● WORK TASK
Present exactly, and only, the lines running from the line that contains "ack_reg <= req;" through the end of the entries below.

----- RECORDS FOR THIS TASK

[src/inc/bcs_pkg.sv]
// bcs_pkg: constants, register map and state encoding for the charge sequencer
// assumes: one 125 MHz clock, registers reached over avalon-mm with 32-bit data
`default_nettype none
package bcs_pkg;
	// register byte offsets
	localparam logic [3:0] CTRL_OFFS = 4'h0;
	localparam logic [3:0] INPUT_OFFS = 4'h4;
	localparam logic [3:0] STATE_OFFS = 4'h8;
	localparam logic [3:0] TIMER_OFFS = 4'hC;
	// control register fields
	localparam int CTRL_EN_BIT = 0;
	localparam int CTRL_OSC_DIV_LSB = 8;
	localparam int CTRL_OSC_DIV_W = 20;
	localparam logic [31:0] CTRL_RESET = 32'h0000_0000;
	// input register fields (comparator and enable levels as seen after the two-flop synchroniser)
	localparam int IN_BAT_BIT = 0;
	localparam int IN_EOC_BIT = 1;
	localparam int IN_RCH_BIT = 2;
	localparam int IN_TEMP_BIT = 3;
	localparam int IN_EN_BIT = 4;
	// state register fields
	localparam int ST_STATE_LSB = 0;
	localparam int ST_FULL_BIT = 4;
	localparam int ST_CHG_BIT = 5;
	localparam int ST_STATUS_BIT = 6;
	localparam int ST_FAULT_BIT = 7;
	localparam int ST_TEMP_BIT = 8;
	// timing: oscillator period 3.0 ms in microseconds
	localparam int OSC_PERIOD_US = 3000;
	localparam int CLK_MHZ = 125;
	localparam int OSC_PERIOD_CYC = OSC_PERIOD_US * CLK_MHZ;
	// safety timer length as a power of two of oscillator periods
	localparam int TIMEOUT_LOG2 = 22;
	localparam int TRICKLE_SHIFT = 3;
	localparam int TIMER_W = 23;
	localparam logic [31:0] UNMAPPED_DATA = 32'h0000_0000;
	// states, gray along disabled-trickle-fast-complete-inhibit
	typedef enum logic [2:0] {
		ST_DISABLED = 3'h0,
		ST_TRICKLE = 3'h1,
		ST_FAST = 3'h3,
		ST_COMPLETE = 3'h2,
		ST_INHIBIT = 3'h6,
		ST_TIMEOUT = 3'h4
	} bcs_state_t;
endpackage
`default_nettype wire

[src/hw/bcs_sync.sv]
// bcs_sync: two-flop synchroniser for a vector of asynchronous levels
// assumes: inputs are slow levels from comparators or pins
`timescale 1ns/1ns
`default_nettype none
module bcs_sync #(
	parameter int WIDTH = 1,
	parameter logic [WIDTH-1:0] INIT = '0
) (
	input wire logic clk, // system clock
	input wire logic arst_n, // async reset, active low
	input wire logic [WIDTH-1:0] d, // asynchronous inputs
	output logic [WIDTH-1:0] q // synchronised outputs
);
	logic [WIDTH-1:0] meta_reg;
	always_ff @(posedge clk or negedge arst_n) begin
		if (!arst_n) begin
			meta_reg <= INIT;
			q <= INIT;
		end else begin
			meta_reg <= d;
			q <= meta_reg;
		end
	end
endmodule
`default_nettype wire

[src/hw/bcs_charge_seq.sv]
// bcs_charge_seq: charge-cycle sequencer with safety timer and open-drain status and fault pins
// assumes: comparator levels arrive asynchronously; avalon-mm master on clk; arst_n is power-on reset
`timescale 1ns/1ns
`default_nettype none
module bcs_charge_seq #(
	parameter int OSC_DIV = bcs_pkg::OSC_PERIOD_CYC, // clk cycles per oscillator period
	parameter int TIMEOUT_LOG2 = bcs_pkg::TIMEOUT_LOG2 // fast limit as log2 of periods
) (
	input wire logic clk, // 125 MHz clock
	input wire logic arst_n, // power-on reset, active low
	input wire logic bat_above_in, // battery above trickle threshold
	input wire logic eoc_low_in, // current at or below one tenth of full
	input wire logic rch_low_in, // battery 150 mV under regulation_voltage
	input wire logic temp_ok_in, // thermistor_voltage inside window
	input wire logic en_pin_in, // enable pin level from pad
	input wire logic en_pin_oe_in, // high while something drives the enable pin
	input wire logic [31:0] avs_address, // avalon byte address
	input wire logic avs_read, // avalon read
	input wire logic avs_write, // avalon write
	input wire logic [31:0] avs_writedata, // avalon write data
	input wire logic [3:0] avs_byteenable, // avalon byte enables
	output logic [31:0] avs_readdata, // avalon read data
	output logic avs_waitrequest, // avalon wait request
	output logic charge_on, // charger current source on
	output logic full_current, // full current selected, else one tenth
	output logic status_o, // status pin output level
	output logic status_oe, // status pin output enable (pull low)
	output logic fault_o, // fault pin output level
	output logic fault_oe // fault pin output enable (pull low)
);
	// ==========================================================
	// input synchronisers
	logic [4:0] raw_in;
	logic [4:0] sync_in;
	wire en_pad = en_pin_oe_in ? en_pin_in : 1'b1;
	assign raw_in = {en_pad, temp_ok_in, rch_low_in, eoc_low_in, bat_above_in};
	// enable resets deasserted: a pin held low after reset must not start a brief trickle
	// before the synchroniser has settled; an undriven pin still enables two edges later
	bcs_sync #(.WIDTH(5), .INIT(5'(1 << bcs_pkg::IN_TEMP_BIT))) u_sync (
		.clk(clk),
		.arst_n(arst_n),
		.d(raw_in),
		.q(sync_in)
	);

	// ==========================================================
	// oscillator tick divider
	logic [31:0] div_reg;
	logic [31:0] div_next;
	logic tick_reg;
	logic [31:0] ctrl_reg;
	logic [31:0] ctrl_next;
	wire [31:0] sw_div = {12'h000, ctrl_reg[bcs_pkg::CTRL_OSC_DIV_LSB +: bcs_pkg::CTRL_OSC_DIV_W]};
	wire [31:0] div_limit = (sw_div != 32'h0) ? sw_div : 32'(OSC_DIV);
	wire div_wrap = (div_reg + 32'h1) >= div_limit;
	assign div_next = div_wrap ? 32'h0 : div_reg + 32'h1;
	always_ff @(posedge clk or negedge arst_n) begin
		if (!arst_n) begin
			div_reg <= 32'h0;
			tick_reg <= 1'b0;
		end else begin
			div_reg <= div_next;
			tick_reg <= div_wrap;
		end
	end

	// ==========================================================
	// comparator resampling on the oscillator tick
	logic bat_reg, eoc_reg, rch_reg, temp_reg;
	logic eoc_prev_reg, rch_prev_reg;
	always_ff @(posedge clk or negedge arst_n) begin
		if (!arst_n) begin
			bat_reg <= 1'b0;
			eoc_reg <= 1'b0;
			rch_reg <= 1'b0;
			temp_reg <= 1'b1;
			eoc_prev_reg <= 1'b0;
			rch_prev_reg <= 1'b0;
		end else if (tick_reg) begin
			bat_reg <= sync_in[bcs_pkg::IN_BAT_BIT];
			eoc_reg <= sync_in[bcs_pkg::IN_EOC_BIT];
			rch_reg <= sync_in[bcs_pkg::IN_RCH_BIT];
			temp_reg <= sync_in[bcs_pkg::IN_TEMP_BIT];
			eoc_prev_reg <= eoc_reg;
			rch_prev_reg <= rch_reg;
		end
	end
	// a level seen on two successive ticks has lasted longer than one period
	wire eoc_qual = eoc_reg & eoc_prev_reg & sync_in[bcs_pkg::IN_EOC_BIT];
	wire rch_qual = rch_reg & rch_prev_reg & sync_in[bcs_pkg::IN_RCH_BIT];

	// ==========================================================
	// enable: software gate and pin, with edge memory for fault clear
	wire en_sw = ctrl_reg[bcs_pkg::CTRL_EN_BIT];
	wire en_pin_now = sync_in[bcs_pkg::IN_EN_BIT];
	wire en_now = en_pin_now & ~en_sw;
	// fall memory follows the pin alone, so the software gate cannot clear a timeout
	logic en_prev_reg;
	always_ff @(posedge clk or negedge arst_n) begin
		if (!arst_n) begin
			en_prev_reg <= 1'b0;
		end else begin
			en_prev_reg <= en_pin_now;
		end
	end

	// ==========================================================
	// safety timer
	function automatic logic [bcs_pkg::TIMER_W-1:0] limit_of(input int log2);
		limit_of = bcs_pkg::TIMER_W'(1) << log2;
	endfunction
	localparam logic [bcs_pkg::TIMER_W-1:0] FAST_LIMIT = limit_of(TIMEOUT_LOG2);
	localparam logic [bcs_pkg::TIMER_W-1:0] TRICKLE_LIMIT = limit_of(TIMEOUT_LOG2 - bcs_pkg::TRICKLE_SHIFT);
	logic [bcs_pkg::TIMER_W-1:0] timer_reg;
	logic [bcs_pkg::TIMER_W-1:0] timer_next;
	bcs_pkg::bcs_state_t state_reg;
	bcs_pkg::bcs_state_t state_next;
	wire timer_clear = (state_next != state_reg) &&
		(state_next == bcs_pkg::ST_TRICKLE || state_next == bcs_pkg::ST_FAST);
	wire timer_run = tick_reg && temp_reg && timer_reg != FAST_LIMIT &&
		(state_reg == bcs_pkg::ST_TRICKLE || state_reg == bcs_pkg::ST_FAST ||
		state_reg == bcs_pkg::ST_COMPLETE);
	assign timer_next = timer_clear ? '0 : (timer_run ? timer_reg + 1'b1 : timer_reg);
	wire trickle_expired = timer_reg >= TRICKLE_LIMIT;
	wire fast_expired = timer_reg >= FAST_LIMIT;

	// ==========================================================
	// charge state machine
	always_comb begin
		state_next = state_reg;
		case (state_reg)
			bcs_pkg::ST_DISABLED: begin
				if (en_now) begin
					state_next = bcs_pkg::ST_TRICKLE;
				end
			end
			bcs_pkg::ST_TRICKLE: begin
				if (!en_now) begin
					state_next = bcs_pkg::ST_DISABLED;
				end else if (trickle_expired) begin
					state_next = bcs_pkg::ST_TIMEOUT;
				end else if (bat_reg) begin
					state_next = bcs_pkg::ST_FAST;
				end
			end
			bcs_pkg::ST_FAST: begin
				if (!en_now) begin
					state_next = bcs_pkg::ST_DISABLED;
				end else if (fast_expired) begin
					state_next = bcs_pkg::ST_TIMEOUT;
				end else if (eoc_qual) begin
					state_next = bcs_pkg::ST_COMPLETE;
				end
			end
			bcs_pkg::ST_COMPLETE: begin
				if (!en_now) begin
					state_next = bcs_pkg::ST_DISABLED;
				end else if (fast_expired) begin
					state_next = bcs_pkg::ST_INHIBIT;
				end
			end
			bcs_pkg::ST_INHIBIT: begin
				if (!en_now) begin
					state_next = bcs_pkg::ST_DISABLED;
				end else if (rch_qual) begin
					state_next = bcs_pkg::ST_TRICKLE;
				end
			end
			bcs_pkg::ST_TIMEOUT: begin
				// only an enable fall leaves here; a power cycle is the reset
				if (en_prev_reg && !en_pin_now) begin
					state_next = bcs_pkg::ST_DISABLED;
				end
			end
			default: begin
				state_next = bcs_pkg::ST_DISABLED;
			end
		endcase
	end
	always_ff @(posedge clk or negedge arst_n) begin
		if (!arst_n) begin
			state_reg <= bcs_pkg::ST_DISABLED;
			timer_reg <= '0;
		end else begin
			state_reg <= state_next;
			timer_reg <= timer_next;
		end
	end

	// ==========================================================
	// charger and pin outputs
	wire charging_state = state_next == bcs_pkg::ST_TRICKLE || state_next == bcs_pkg::ST_FAST ||
		state_next == bcs_pkg::ST_COMPLETE;
	wire charge_next = charging_state & temp_reg;
	wire full_next = charge_next & (state_next != bcs_pkg::ST_TRICKLE) & bat_reg;
	// status pulls low only while charging and before eoc
	wire status_low_next = state_next == bcs_pkg::ST_TRICKLE || state_next == bcs_pkg::ST_FAST;
	wire temp_fault = charging_state & ~temp_reg;
	wire fault_low_next = temp_fault | (state_next == bcs_pkg::ST_TIMEOUT);
	always_ff @(posedge clk or negedge arst_n) begin
		if (!arst_n) begin
			charge_on <= 1'b0;
			full_current <= 1'b0;
			status_oe <= 1'b0;
			fault_oe <= 1'b0;
		end else begin
			charge_on <= charge_next;
			full_current <= full_next;
			status_oe <= status_low_next;
			fault_oe <= fault_low_next;
		end
	end
	// open-drain: driven level is always low
	always_ff @(posedge clk or negedge arst_n) begin
		if (!arst_n) begin
			status_o <= 1'b0;
			fault_o <= 1'b0;
		end else begin
			status_o <= 1'b0;
			fault_o <= 1'b0;
		end
	end

	// ==========================================================
	// avalon-mm slave: one wait cycle, answer on the second edge
	wire [3:0] offs = avs_address[3:0];
	wire addr_hi_zero = avs_address[31:4] == 28'h0;
	wire sel_ctrl = addr_hi_zero && offs == bcs_pkg::CTRL_OFFS;
	wire sel_in = addr_hi_zero && offs == bcs_pkg::INPUT_OFFS;
	wire sel_state = addr_hi_zero && offs == bcs_pkg::STATE_OFFS;
	wire sel_timer = addr_hi_zero && offs == bcs_pkg::TIMER_OFFS;
	logic ack_reg;
	wire req = (avs_read | avs_write) & ~ack_reg;
	function automatic logic [31:0] merge_be(input logic [31:0] old, input logic [31:0] nw,
		input logic [3:0] be);
		logic [31:0] r;
		r = old;
		for (int i = 0; i < 4; i++) begin
			if (be[i]) begin
				r[i*8 +: 8] = nw[i*8 +: 8];
			end
		end
		merge_be = r;
	endfunction
	assign ctrl_next = (req && avs_write && sel_ctrl) ?
		merge_be(ctrl_reg, avs_writedata, avs_byteenable) : ctrl_reg;
	wire [31:0] in_word = {27'h0, sync_in};
	wire [31:0] state_word = {23'h0, temp_fault, fault_oe, status_oe, charge_on, full_current,
		1'b0, state_reg};
	wire [31:0] timer_word = {9'h0, timer_reg};
	wire [31:0] rd_mux = sel_ctrl ? ctrl_reg : sel_in ? in_word : sel_state ? state_word :
		sel_timer ? timer_word : bcs_pkg::UNMAPPED_DATA;
	always_ff @(posedge clk or negedge arst_n) begin
		if (!arst_n) begin
			ctrl_reg <= bcs_pkg::CTRL_RESET;
			ack_reg <= 1'b0;
			avs_readdata <= 32'h0;
			avs_waitrequest <= 1'b1;
		end else begin
			ctrl_reg <= ctrl_next;
			ack_reg <= req;
			avs_waitrequest <= ~req;
			if (req && avs_read) begin
				avs_readdata <= rd_mux;
			end
		end
	end
endmodule
`default_nettype wire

----------

● RESPONSE TO THE TASK
			ack_reg <= req;
			avs_waitrequest <= ~req;
			if (req && avs_read) begin
				avs_readdata <= rd_mux;
			end
		end
	end
endmodule
`default_nettype wire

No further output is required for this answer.